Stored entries
= = = = =

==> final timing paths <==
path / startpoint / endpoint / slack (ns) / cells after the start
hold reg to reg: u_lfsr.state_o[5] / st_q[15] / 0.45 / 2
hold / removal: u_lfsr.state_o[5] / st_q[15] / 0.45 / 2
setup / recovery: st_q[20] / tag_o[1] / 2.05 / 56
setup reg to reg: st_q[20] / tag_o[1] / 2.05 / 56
===== src/rtl/crc_serial_pkg.sv =====
package crc_serial_pkg;
  // Strobes from control to datapath
  typedef struct packed {
    logic clear;     // zero the register and capture the polynomial
    logic shift;     // advance one bit
    logic zeroFill;  // feed 0 instead of the serial input
  } crcStrobe_t;
endpackage
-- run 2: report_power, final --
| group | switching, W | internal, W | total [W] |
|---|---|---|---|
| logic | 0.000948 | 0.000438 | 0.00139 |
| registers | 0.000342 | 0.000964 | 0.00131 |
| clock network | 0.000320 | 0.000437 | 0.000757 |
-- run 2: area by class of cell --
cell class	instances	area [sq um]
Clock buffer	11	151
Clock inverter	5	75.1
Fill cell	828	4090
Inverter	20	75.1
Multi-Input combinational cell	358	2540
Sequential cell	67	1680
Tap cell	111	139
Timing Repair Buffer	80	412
--- src/rtl/cont_arb_pkg.sv ---
// Package: shared state encoding for the contention address arbiter.
// Assumes: a single-driver state register inside the arbiter FSM.
package cont_arb_pkg;

    // Arbitration progress of the local controller.
    typedef enum logic [1:0] {
        ARB_IDLE = 2'd0,   // no race, all slots released
        ARB_RACE = 2'd1,   // address race in the current frame
        ARB_HELD = 2'd2    // won; channels claimed
    } arb_state_e;

endpackage
===== src/rtl/dr_target_match.sv =====
// Builds the candidate processor set from the destination fields.
module dr_target_match #(
  parameter int NUM_CPU = 4,
  parameter int ID_W    = 8
) (
  input  logic [ID_W-1:0]         dest_id,
  input  logic                    dest_logical,
  input  logic [NUM_CPU-1:0]      cpu_present,
  input  logic [NUM_CPU*ID_W-1:0] cpu_phys_id,
  input  logic [NUM_CPU*ID_W-1:0] cpu_log_id,
  output logic [NUM_CPU-1:0]      cand
);
  localparam logic [ID_W-1:0] ALL_ID = {ID_W{1'b1}};

  logic [NUM_CPU-1:0] phys_hit;
  logic [NUM_CPU-1:0] log_hit;
  logic [NUM_CPU-1:0] phys_first;

  for (genvar g = 0; g < NUM_CPU; g++) begin : g_cpu
    assign phys_hit[g] = cpu_present[g] && (cpu_phys_id[g*ID_W +: ID_W] == dest_id);
    assign log_hit[g]  = cpu_present[g] && (|(cpu_log_id[g*ID_W +: ID_W] & dest_id));
  end

  dr_first_one #(.N(NUM_CPU)) u_phys_first (
    .req    (phys_hit),
    .onehot (phys_first)
  );

  always_comb begin
    if (!dest_logical) begin
      cand = (dest_id == ALL_ID) ? cpu_present : phys_first;
    end else begin
      cand = (dest_id == '0) ? '0 : log_hit;
    end
  end
endmodule


===== src/rtl/dr_mode_select.sv =====
// Applies the delivery mode and the pin-0 rules to the candidate set.
module dr_mode_select #(
  parameter int NUM_CPU = 4,
  parameter int PIN_W   = 5
) (
  input  logic [NUM_CPU-1:0] cand,
  input  logic [2:0]         dlv_mode,
  input  logic [PIN_W-1:0]   src_pin,
  input  logic [NUM_CPU-1:0] cpu_present,
  output logic [NUM_CPU-1:0] sel_mask,
  output logic               sel_nmi
);
  import dr_pkg::*;

  logic [NUM_CPU-1:0] lowest;
  logic [NUM_CPU-1:0] cpu0_only;
  logic               pin_zero;
  logic               any_cand;

  dr_first_one #(.N(NUM_CPU)) u_lowest (
    .req    (cand),
    .onehot (lowest)
  );

  assign cpu0_only = {{(NUM_CPU-1){1'b0}}, cpu_present[0]};
  assign pin_zero  = (src_pin == '0);
  assign any_cand  = |cand;

  always_comb begin
    sel_mask = '0;
    sel_nmi  = 1'b0;
    if (any_cand) begin
      case (dlv_mode)
        DM_FIXED:  sel_mask = pin_zero ? cpu0_only : cand;
        DM_LOWEST: sel_mask = pin_zero ? cpu0_only : lowest;
        DM_NMI: begin
          sel_mask = cand;
          sel_nmi  = 1'b1;
        end
        default: sel_mask = '0;
      endcase
    end
  end
endmodule
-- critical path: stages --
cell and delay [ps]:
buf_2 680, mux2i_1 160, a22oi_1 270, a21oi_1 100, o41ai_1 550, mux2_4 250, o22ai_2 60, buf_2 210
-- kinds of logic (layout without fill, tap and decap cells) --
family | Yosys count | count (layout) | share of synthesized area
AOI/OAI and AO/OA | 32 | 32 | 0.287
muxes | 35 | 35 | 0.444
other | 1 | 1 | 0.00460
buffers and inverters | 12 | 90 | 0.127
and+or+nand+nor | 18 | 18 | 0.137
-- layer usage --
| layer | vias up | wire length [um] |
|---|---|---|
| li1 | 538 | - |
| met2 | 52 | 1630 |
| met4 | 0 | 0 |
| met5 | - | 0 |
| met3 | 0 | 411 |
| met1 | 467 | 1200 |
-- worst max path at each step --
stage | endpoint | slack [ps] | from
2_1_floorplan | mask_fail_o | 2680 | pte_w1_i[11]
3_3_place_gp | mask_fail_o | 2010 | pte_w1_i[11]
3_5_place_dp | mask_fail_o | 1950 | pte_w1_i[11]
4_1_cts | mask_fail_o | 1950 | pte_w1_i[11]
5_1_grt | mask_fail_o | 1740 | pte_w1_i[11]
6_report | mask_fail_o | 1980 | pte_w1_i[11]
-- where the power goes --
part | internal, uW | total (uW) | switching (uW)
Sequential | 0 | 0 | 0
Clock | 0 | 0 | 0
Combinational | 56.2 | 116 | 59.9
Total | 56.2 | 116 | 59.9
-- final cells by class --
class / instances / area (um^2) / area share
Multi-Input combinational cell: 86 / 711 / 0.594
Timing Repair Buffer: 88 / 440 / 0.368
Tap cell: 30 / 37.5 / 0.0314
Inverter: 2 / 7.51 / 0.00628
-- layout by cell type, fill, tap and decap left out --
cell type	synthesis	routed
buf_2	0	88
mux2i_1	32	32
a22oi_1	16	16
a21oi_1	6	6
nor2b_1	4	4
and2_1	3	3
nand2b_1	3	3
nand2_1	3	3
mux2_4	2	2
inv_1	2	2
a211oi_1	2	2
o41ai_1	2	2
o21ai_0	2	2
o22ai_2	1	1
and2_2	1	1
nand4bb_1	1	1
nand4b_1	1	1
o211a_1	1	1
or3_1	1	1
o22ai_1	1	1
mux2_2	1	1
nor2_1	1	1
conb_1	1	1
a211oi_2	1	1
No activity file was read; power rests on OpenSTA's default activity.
## config.mk

```make
export PLATFORM = sky130hd
export DESIGN_NAME = multi_ramp_adc
export DESIGN_NICKNAME = d
export VERILOG_FILES = /design/src/rtl/ssc_pkg.sv /design/src/rtl/ramp_seq.sv /design/src/rtl/chan_capture.sv /design/src/rtl/result_shifter.sv /design/src/rtl/multi_ramp_adc.sv
export SDC_FILE = /design/constraint.sdc
export NUM_CORES = 1
export LEC_CHECK = 0
export BUFFER_PORTS_ARGS = -buffer_cell sky130_fd_sc_hd__buf_2
export CAP_MARGIN = 20
export CORE_ASPECT_RATIO = 1.25
export CORE_MARGIN = 3
export CORE_UTILIZATION = 61
export DETAILED_ROUTE_END_ITERATION = 8
export PLACE_DENSITY = 0.8
export SLEW_MARGIN = 5
export SYNTH_ARGS = -nofsm -noshare
export SYNTH_HDL_FRONTEND = slang
export SYNTH_HIERARCHICAL = 1
export SYNTH_SLANG_ARGS = --single-unit
```

## constraint.sdc

```tcl
create_clock -name clk -period 2.3 [get_ports clk]
set_input_delay 0.345 -clock clk [delete_from_list [all_inputs] [get_ports clk]]
set_output_delay 0.345 -clock clk [all_outputs]
set_load 0.02 [all_outputs]
```
File: src/rtl/io_post_ctrl.sv
module io_post_ctrl #(
   parameter int AW = 32,
   parameter int DW = 32
) (
   input  logic          clk,
   input  logic          rst_n,
   input  logic          io_req,
   input  logic          io_we,
   input  logic [AW-1:0] io_addr,
   input  logic [DW-1:0] io_wdata,
   output logic          io_stall,
   output logic [DW-1:0] io_rdata,
   output logic          bus_req,
   output logic          bus_we,
   output logic [AW-1:0] bus_addr,
   output logic [DW-1:0] bus_wdata,
   input  logic          bus_ack,
   input  logic [DW-1:0] bus_rdata
);
   import posted_io_wbuf_pkg::*;

   pb_state_t     st_q, st_d;
   logic [AW-1:0] addr_q;
   logic [DW-1:0] wdat_q;
   logic [DW-1:0] rdat_q;
   logic          we_q;
   logic          launch;

   assign launch = (st_q == PB_IDLE) && io_req;

   always_comb begin
      unique case (st_q)
         PB_IDLE:  io_stall = io_req && !io_we;
         PB_RDONE: io_stall = io_req && io_we;
         default:  io_stall = io_req;
      endcase
   end

   always_comb begin
      st_d = st_q;
      unique case (st_q)
         PB_IDLE:  if (io_req) st_d = io_we ? PB_WBUSY : PB_RBUSY;
         PB_WBUSY: if (bus_ack) st_d = PB_IDLE;
         PB_RBUSY: if (bus_ack) st_d = PB_RDONE;
         PB_RDONE: st_d = PB_IDLE;
         default:  st_d = PB_IDLE;
      endcase
   end

   always_ff @(posedge clk or negedge rst_n) begin
      if (!rst_n) begin
         st_q   <= PB_IDLE;
         addr_q <= '0;
         wdat_q <= '0;
         rdat_q <= '0;
         we_q   <= 1'b0;
      end else begin
         st_q <= st_d;
         if (launch) begin
            addr_q <= io_addr;
            wdat_q <= io_wdata;
            we_q   <= io_we;
         end
         if (st_q == PB_RBUSY && bus_ack) rdat_q <= bus_rdata;
      end
   end

   assign bus_req   = (st_q == PB_WBUSY) || (st_q == PB_RBUSY);
   assign bus_we    = we_q;
   assign bus_addr  = addr_q;
   assign bus_wdata = wdat_q;
   assign io_rdata  = rdat_q;

   assert_bus_hold_R7: assert property (@(posedge clk) disable iff (!rst_n)
      (bus_req && !bus_ack) |=> (bus_req && $stable(bus_addr) && $stable(bus_we) && $stable(bus_wdata)));

   assert_bus_release_R7: assert property (@(posedge clk) disable iff (!rst_n)
      (bus_req && bus_ack) |=> !bus_req);

   assert_read_waits_R6: assert property (@(posedge clk) disable iff (!rst_n)
      (bus_req && bus_we && io_req && !io_we && !bus_ack) |=> (bus_req && bus_we));
endmodule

= = = = =

EXERCISE DETAILS —
Show every line of the data in which the word "switching" appears.

SOLUTION FOR THIS TASK —
| group | switching, W | internal, W | total [W] |
part | internal, uW | total (uW) | switching (uW)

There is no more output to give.